Top Abstract Introduction Materials and Methods Results Discussion References

 
Membrane-bound CD14 (mCD14)⁴ is a 55-kDa GPI-anchored glycoprotein that is found expressed on the surface of monocytes, macrophages, and granulocytes (1). CD14 is also found as a plasma protein (soluble CD14 (sCD14)) at a concentration of 2–6 µg/ml (1, 2). Both mCD14 and sCD14 bind LPS, the major lipid component of the outer membrane of Gram-negative bacteria, and the major bacterial stimulant of proinflammatory responses (1, 3). After binding to CD14, LPS may be transferred out of CD14 into the plasma membrane of cells, and this transfer facilitates cellular responses to LPS (4). LPS bound to sCD14 can also be transferred to high density lipoprotein (HDL), and this transfer neutralizes the ability of LPS to activate cells (5, 6). CD14 thus serves to transport LPS by acting as a shuttle.

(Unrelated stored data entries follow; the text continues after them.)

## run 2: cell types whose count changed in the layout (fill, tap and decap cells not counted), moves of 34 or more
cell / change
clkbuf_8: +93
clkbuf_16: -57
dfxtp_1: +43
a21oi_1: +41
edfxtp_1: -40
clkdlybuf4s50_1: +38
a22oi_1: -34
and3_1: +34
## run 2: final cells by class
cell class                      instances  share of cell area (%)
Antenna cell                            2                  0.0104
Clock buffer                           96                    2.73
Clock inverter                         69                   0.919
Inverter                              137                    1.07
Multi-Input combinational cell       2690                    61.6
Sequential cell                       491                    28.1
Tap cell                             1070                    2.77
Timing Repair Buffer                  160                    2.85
This is an optimization exercise on Yosys and OpenROAD, whose aim is small area, a short achievable clock period and few clock cycles per item, not a production implementation.
Where RTL was checked, it was by simulation tests only, not by an equivalence proof against the original.
No functional check of the RTL was part of run 2.
Power figures rest on the tool's default switching activity, not on a simulated workload.

## flow/design.v (module list and top-level ports; edited modules follow where they fit)
// module fa: 4 lines
// module ha: 4 lines
// module mac_lane: 821 lines
// module relu_neuron_array: 68 lines
module relu_neuron_array
#(
    parameter int N          = 18,
    parameter int LANES      = 4,
    parameter int K_MAX      = 256,
    parameter int SHIFT      = 18,
    parameter int LEAK_SHIFT = 3
) (
    input  logic                 clk,
    input  logic                 rst,
    input  logic                 in_valid,
    output logic                 in_ready,
    input  logic                 in_last,
    input  logic [N-1:0]         in_x,
    input  logic [LANES*N-1:0]   in_w,
    output logic                 out_valid,
    input  logic                 out_ready,
    output logic [LANES*N-1:0]   out_data,
    output logic                 err_ovf
);
  // ...
==> flow/flow/run.sh <==
#!/bin/bash
cp standard.sh standard.sh.log
bash standard.sh finish SETUP_SLACK_MARGIN=6.3 "BUFFER_PORTS_ARGS=-buffer_cell sky130_fd_sc_hd__buf_2" > standard.log 2>&1
==> flow/standard.sh <==
#!/bin/bash
# synth_recipe.tcl (not shown) runs the flow's synth.tcl, then flattens the netlist and writes it again
# the make line also repeats each setting of config.mk as NAME=value (left out here)
make -C /OpenROAD-flow-scripts/flow DESIGN_CONFIG=/design/flow/config.mk WORK_HOME=/design/flow/orfs CLKGATE_MAP_FILE= SYNTH_SCRIPT=/design/flow/synth_recipe.tcl "${@:-finish}"
==> flow/config.mk <==
export PLATFORM = sky130hd
export DESIGN_NAME = relu_neuron_array
export DESIGN_NICKNAME = relu_neuron_array
export VERILOG_FILES = /design/flow/design.v
export SDC_FILE = /design/flow/constraint.sdc
export NUM_CORES = 4
export LEC_CHECK = 0
export CAP_MARGIN = 20
export CORE_MARGIN = 2
export CORE_UTILIZATION = 65
export CTS_BUF_LIST = sky130_fd_sc_hd__clkbuf_4 sky130_fd_sc_hd__clkbuf_8
export SLEW_MARGIN = 20
export SYNTH_HIERARCHICAL = 1
export SYNTH_MINIMUM_KEEP_SIZE = 0
==> flow/constraint.sdc <==
create_clock -name core_clock -period 10.0 [get_ports {clk}]
set_input_delay 2.0000 -clock core_clock [delete_from_list [all_inputs] [get_ports {clk}]]
set_output_delay 2.0000 -clock core_clock [all_outputs]
set_load 0.01 [all_outputs]
==> summary.md, run 1 <==
| Metric | Value |
|---|---|
| Status | `timing/DRC/antenna clean` |
| Area of all placed cells without fillers | `between 0.05 and 0.06 sq mm` |
| Max incr delay on CP | `slightly below 0.4 ns` |
| Primary flip-flop cell chosen by synthesis mapping | `sky130_fd_sc_hd__dfxtp_1` |
| Post-CTS Repair Setup Buffers | `9` |
| Drt initial violations | `between 3,000 and 4,000` |
| Power consumed by sequential cells | `4.77 mW` |
| Filler-free cell count of the finished design | `6,153` |
| Met3 layer usage reported by global route | `0.07693` |
| CTS tree | `yes` |
| Largest registers ranked by flip-flop count | `g_lane.u_lane.acc0_q (176), g_lane.u_lane.acc1_q (176), g_lane.u_lane.w_q (72)` |
| Seq/Total Area, Yosys | `0.2427` |
| Worst reg2reg endpoint | `g_lane[3].u_lane.acc0_q[17]$_DFF_P_` |
| R2r setup slk | `around 6.4 ns` |
| Number of non-clock buffers in the layout | `~240` |
| Multiplexer area fraction after synthesis | `0.002875` |
| Ys Warns | `8` |
| Count of H-tree levels built during CTS | `3` |
| Die area | `roughly 0.086 sq mm` |
| Flop and latch count out of synthesis | `slightly above 600` |
| Clock tree buffer depth | `3` |
| Wire length on met2 | `63,410 um` |
| Core footprint | `roughly 0.083 sq mm` |
| Layer with the highest usage | `met2` |
| Slew margin rel. | `0.2642` |
| Die extent in x | `~300 um` |
| Simple-gate area share of the yosys netlist | `0.09377` |
| Number of sinks driven by the clock tree | `slightly above 600` |
| WL final | `between 100,000 and 150,000 um` |
| Sequential portion of the cell area | `0.2288` |
| Via total after detailed routing | `between 30,000 and 40,000` |
| Vias in the first global route | `between 40,000 and 50,000` |
| Average instance area after synthesis | `approximately 11 sq um` |
| Worst path setup slack after routing | `around 6.3 ns` |
| Number of clock buffers in the layout | `160` |
| Clock network latency to the later pin of the worst-skew pair | `0.77 ns` |
| Layout Skew | `between 0.03 and 0.04 ns` |
| Hold Crit Depth | `2` |
| Min cycle time layout | `between 3 and 4 ns` |
| Top Layer Used | `met5` |
Testbench counts, summed over its fixed seeds: cycles 16,199, vectors 480.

In studies on the transport of phospholipids to HDL, Yu et al. (7) have shown that phospholipids, such as phosphatidylinositol (PI) and phosphatidylethanolamine (PE), bind to sCD14. The phospholipids bound to sCD14 can in turn be transferred to HDL. It is thus clear that CD14 shuttles not only LPS but also phospholipids.

Recent studies by Wang and Munford have confirmed the ability of CD14 to shuttle PI into cells and demonstrated that the PI becomes a substrate for phospholipase activity (8). These findings suggest a role for CD14 in the transport of phospholipids into cells.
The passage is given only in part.